Find the radius of a right cone with the slant height 21m and the surface area 168pi m^2
Since the lateral area is A = Pi(r)s, 168 = 3.1416(r)21. Solve for r.
To find the radius of a right cone, we can use the formula for the surface area of a cone:
Surface Area = πr(r + l),
where r is the radius and l is the slant height.
Given that the surface area is 168π m^2 and the slant height is 21 m, we can substitute these values into the formula:
168π = πr(r + 21).
We can simplify this equation by canceling out the π on both sides:
168 = r(r + 21).
Expanding the equation gives:
168 = r^2 + 21r.
Now, let's rearrange the equation to solve for the radius:
r^2 + 21r - 168 = 0.
This is a quadratic equation. To solve it, we can factor it or use the quadratic formula.
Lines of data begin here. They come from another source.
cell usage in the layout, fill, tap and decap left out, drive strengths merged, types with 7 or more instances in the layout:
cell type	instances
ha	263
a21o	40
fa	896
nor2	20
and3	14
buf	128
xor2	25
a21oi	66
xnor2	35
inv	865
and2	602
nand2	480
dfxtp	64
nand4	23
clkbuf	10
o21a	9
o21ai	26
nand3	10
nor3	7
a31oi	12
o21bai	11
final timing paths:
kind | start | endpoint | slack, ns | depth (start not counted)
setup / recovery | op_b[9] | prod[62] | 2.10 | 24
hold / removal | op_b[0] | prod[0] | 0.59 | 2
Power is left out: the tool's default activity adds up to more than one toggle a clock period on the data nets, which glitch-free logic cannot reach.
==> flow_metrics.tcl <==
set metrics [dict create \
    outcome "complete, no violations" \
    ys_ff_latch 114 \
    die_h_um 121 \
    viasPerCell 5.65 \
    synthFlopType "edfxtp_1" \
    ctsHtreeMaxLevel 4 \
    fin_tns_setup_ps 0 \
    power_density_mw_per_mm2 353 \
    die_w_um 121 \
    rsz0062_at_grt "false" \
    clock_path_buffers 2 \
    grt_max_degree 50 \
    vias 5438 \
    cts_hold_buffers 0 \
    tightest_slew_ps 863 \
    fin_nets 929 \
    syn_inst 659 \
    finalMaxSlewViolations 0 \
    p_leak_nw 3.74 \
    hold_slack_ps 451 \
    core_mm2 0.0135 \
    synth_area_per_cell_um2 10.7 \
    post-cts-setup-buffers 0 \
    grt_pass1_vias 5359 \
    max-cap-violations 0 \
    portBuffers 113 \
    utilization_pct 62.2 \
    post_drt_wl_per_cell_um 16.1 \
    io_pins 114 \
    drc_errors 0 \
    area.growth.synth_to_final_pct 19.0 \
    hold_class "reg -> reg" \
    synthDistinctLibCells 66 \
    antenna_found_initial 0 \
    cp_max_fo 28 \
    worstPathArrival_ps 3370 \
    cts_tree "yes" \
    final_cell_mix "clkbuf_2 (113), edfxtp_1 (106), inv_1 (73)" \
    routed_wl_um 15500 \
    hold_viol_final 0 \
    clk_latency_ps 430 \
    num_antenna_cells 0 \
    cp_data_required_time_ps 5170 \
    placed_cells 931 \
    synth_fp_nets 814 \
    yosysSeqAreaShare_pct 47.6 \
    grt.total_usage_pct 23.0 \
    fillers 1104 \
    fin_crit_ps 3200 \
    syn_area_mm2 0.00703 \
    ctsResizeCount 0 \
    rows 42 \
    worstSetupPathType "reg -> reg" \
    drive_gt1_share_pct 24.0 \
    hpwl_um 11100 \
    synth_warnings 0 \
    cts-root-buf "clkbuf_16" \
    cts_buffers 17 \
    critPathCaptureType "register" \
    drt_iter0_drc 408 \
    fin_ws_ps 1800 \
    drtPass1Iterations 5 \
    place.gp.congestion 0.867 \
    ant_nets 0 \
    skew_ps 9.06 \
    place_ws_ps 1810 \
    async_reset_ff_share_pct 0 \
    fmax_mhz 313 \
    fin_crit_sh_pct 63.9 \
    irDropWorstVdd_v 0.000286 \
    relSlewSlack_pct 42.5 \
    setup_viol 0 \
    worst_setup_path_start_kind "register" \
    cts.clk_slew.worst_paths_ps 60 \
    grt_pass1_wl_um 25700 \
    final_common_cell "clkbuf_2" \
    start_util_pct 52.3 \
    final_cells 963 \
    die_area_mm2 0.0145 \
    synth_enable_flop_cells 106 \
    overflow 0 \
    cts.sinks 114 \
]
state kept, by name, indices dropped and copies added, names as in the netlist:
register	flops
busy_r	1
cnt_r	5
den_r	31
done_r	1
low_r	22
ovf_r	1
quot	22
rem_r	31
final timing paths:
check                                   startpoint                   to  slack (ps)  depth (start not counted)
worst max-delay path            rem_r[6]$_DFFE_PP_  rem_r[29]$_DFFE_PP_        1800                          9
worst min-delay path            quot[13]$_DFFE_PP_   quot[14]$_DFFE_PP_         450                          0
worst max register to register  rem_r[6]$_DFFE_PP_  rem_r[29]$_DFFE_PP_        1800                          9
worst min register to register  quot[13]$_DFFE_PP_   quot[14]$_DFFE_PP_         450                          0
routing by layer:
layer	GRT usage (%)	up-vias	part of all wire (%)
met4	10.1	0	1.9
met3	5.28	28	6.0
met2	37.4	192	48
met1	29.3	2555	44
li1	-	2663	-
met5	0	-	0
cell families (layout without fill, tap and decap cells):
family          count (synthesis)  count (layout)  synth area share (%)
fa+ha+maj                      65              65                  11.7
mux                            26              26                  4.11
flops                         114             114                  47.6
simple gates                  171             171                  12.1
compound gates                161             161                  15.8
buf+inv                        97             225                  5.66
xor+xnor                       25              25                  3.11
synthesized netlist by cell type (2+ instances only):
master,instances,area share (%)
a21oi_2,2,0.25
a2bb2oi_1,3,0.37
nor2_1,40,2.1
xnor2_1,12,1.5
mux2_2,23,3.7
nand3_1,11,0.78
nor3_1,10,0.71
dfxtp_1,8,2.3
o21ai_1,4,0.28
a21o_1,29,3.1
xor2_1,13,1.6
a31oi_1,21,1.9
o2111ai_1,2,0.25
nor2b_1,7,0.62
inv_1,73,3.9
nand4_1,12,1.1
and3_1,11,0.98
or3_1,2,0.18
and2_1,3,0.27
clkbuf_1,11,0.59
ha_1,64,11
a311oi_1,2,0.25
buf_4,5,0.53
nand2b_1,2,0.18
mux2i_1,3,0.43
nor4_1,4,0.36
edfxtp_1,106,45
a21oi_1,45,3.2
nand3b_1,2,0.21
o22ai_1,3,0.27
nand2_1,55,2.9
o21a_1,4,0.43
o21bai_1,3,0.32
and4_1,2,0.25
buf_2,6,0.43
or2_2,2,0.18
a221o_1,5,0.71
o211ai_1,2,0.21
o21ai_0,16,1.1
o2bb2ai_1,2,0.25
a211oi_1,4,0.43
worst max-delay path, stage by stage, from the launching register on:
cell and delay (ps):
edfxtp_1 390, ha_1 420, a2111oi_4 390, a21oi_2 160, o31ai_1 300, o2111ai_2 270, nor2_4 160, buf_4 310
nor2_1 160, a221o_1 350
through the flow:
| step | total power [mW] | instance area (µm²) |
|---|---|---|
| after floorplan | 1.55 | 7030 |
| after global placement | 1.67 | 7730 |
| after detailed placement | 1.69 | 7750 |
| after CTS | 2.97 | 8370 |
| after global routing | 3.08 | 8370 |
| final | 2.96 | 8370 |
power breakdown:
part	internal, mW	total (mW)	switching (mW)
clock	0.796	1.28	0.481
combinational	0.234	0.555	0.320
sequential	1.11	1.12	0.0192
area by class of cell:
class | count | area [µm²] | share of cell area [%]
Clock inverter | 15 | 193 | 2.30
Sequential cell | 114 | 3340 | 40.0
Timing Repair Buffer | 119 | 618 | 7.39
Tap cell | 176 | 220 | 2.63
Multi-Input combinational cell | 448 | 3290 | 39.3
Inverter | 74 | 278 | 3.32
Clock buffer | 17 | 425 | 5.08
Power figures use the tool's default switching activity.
<file path="config.mk">
export PLATFORM = sky130hd
export DESIGN_NAME = record_frame_receiver_lookup_flat
export DESIGN_NICKNAME = d
export VERILOG_FILES = /design/src/rtl/rfrl_pkg.sv /design/src/rtl/rfrl_stream_if.sv /design/src/rtl/record_frame_receiver_lookup.sv /design/src/flat_wrapper.sv
export SDC_FILE = /design/constraint.sdc
export NUM_CORES = 1
export LEC_CHECK = 0
export BUFFER_PORTS_ARGS = -buffer_cell sky130_fd_sc_hd__buf_2
export CAP_MARGIN = 10
export CORE_MARGIN = 5
export CORE_UTILIZATION = 25
export DETAILED_ROUTE_END_ITERATION = 10
export PLACE_DENSITY = 0.39
export SETUP_SLACK_MARGIN = 0.3
export SLEW_MARGIN = 0
export SYNTH_ARGS = -nofsm -noshare
export SYNTH_HDL_FRONTEND = slang
export SYNTH_SLANG_ARGS = --single-unit
</file>
<file path="constraint.sdc">
create_clock -name clk -period 4.2 [get_ports clk]
set_input_delay 0.84 -clock clk [delete_from_list [all_inputs] [get_ports clk]]
set_output_delay 0.84 -clock clk [all_outputs]
set_load 0.01 [all_outputs]
</file>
Let's use the quadratic formula:
r = (-b ± sqrt(b^2 - 4ac)) / 2a,
where a = 1, b = 21, and c = -168.
Plugging in these values, we get:
r = (-21 ± sqrt(21^2 - 4(1)(-168))) / 2(1).
Calculating this expression gives us two possible solutions:
r = (-21 ± sqrt(441 + 672)) / 2.
r = (-21 ± sqrt(1113)) / 2.
Therefore, the radius of the right cone is given by:
r = (-21 + sqrt(1113)) / 2 = approximately 6.76 m,
or
r = (-21 - sqrt(1113)) / 2 = approximately -27.76 m.
Since a negative radius does not make sense in this context, we can conclude that the radius of the right cone is approximately 6.76 m.
To find the radius of a right cone, we need to use the slant height and the surface area of the cone.
The formula for the surface area of a cone is given by:
SA = πr(r + l), where SA is the surface area, r is the radius, and l is the slant height.
Given that the surface area is 168π m^2 and the slant height is 21 m, we can substitute these values into the formula:
168π = πr(r + 21)
Simplifying the equation by canceling out the common factor π:
168 = r(r + 21)
Expanding the equation:
r^2 + 21r - 168 = 0
Now we can solve this quadratic equation to find the possible values for the radius.
Factoring the quadratic equation, we get:
(r - 7)(r + 24) = 0
Setting each factor equal to zero:
r - 7 = 0 --> r = 7
r + 24 = 0 --> r = -24
Since the radius of a cone cannot be negative, the only valid solution is r = 7.
Therefore, the radius of the cone is 7 meters.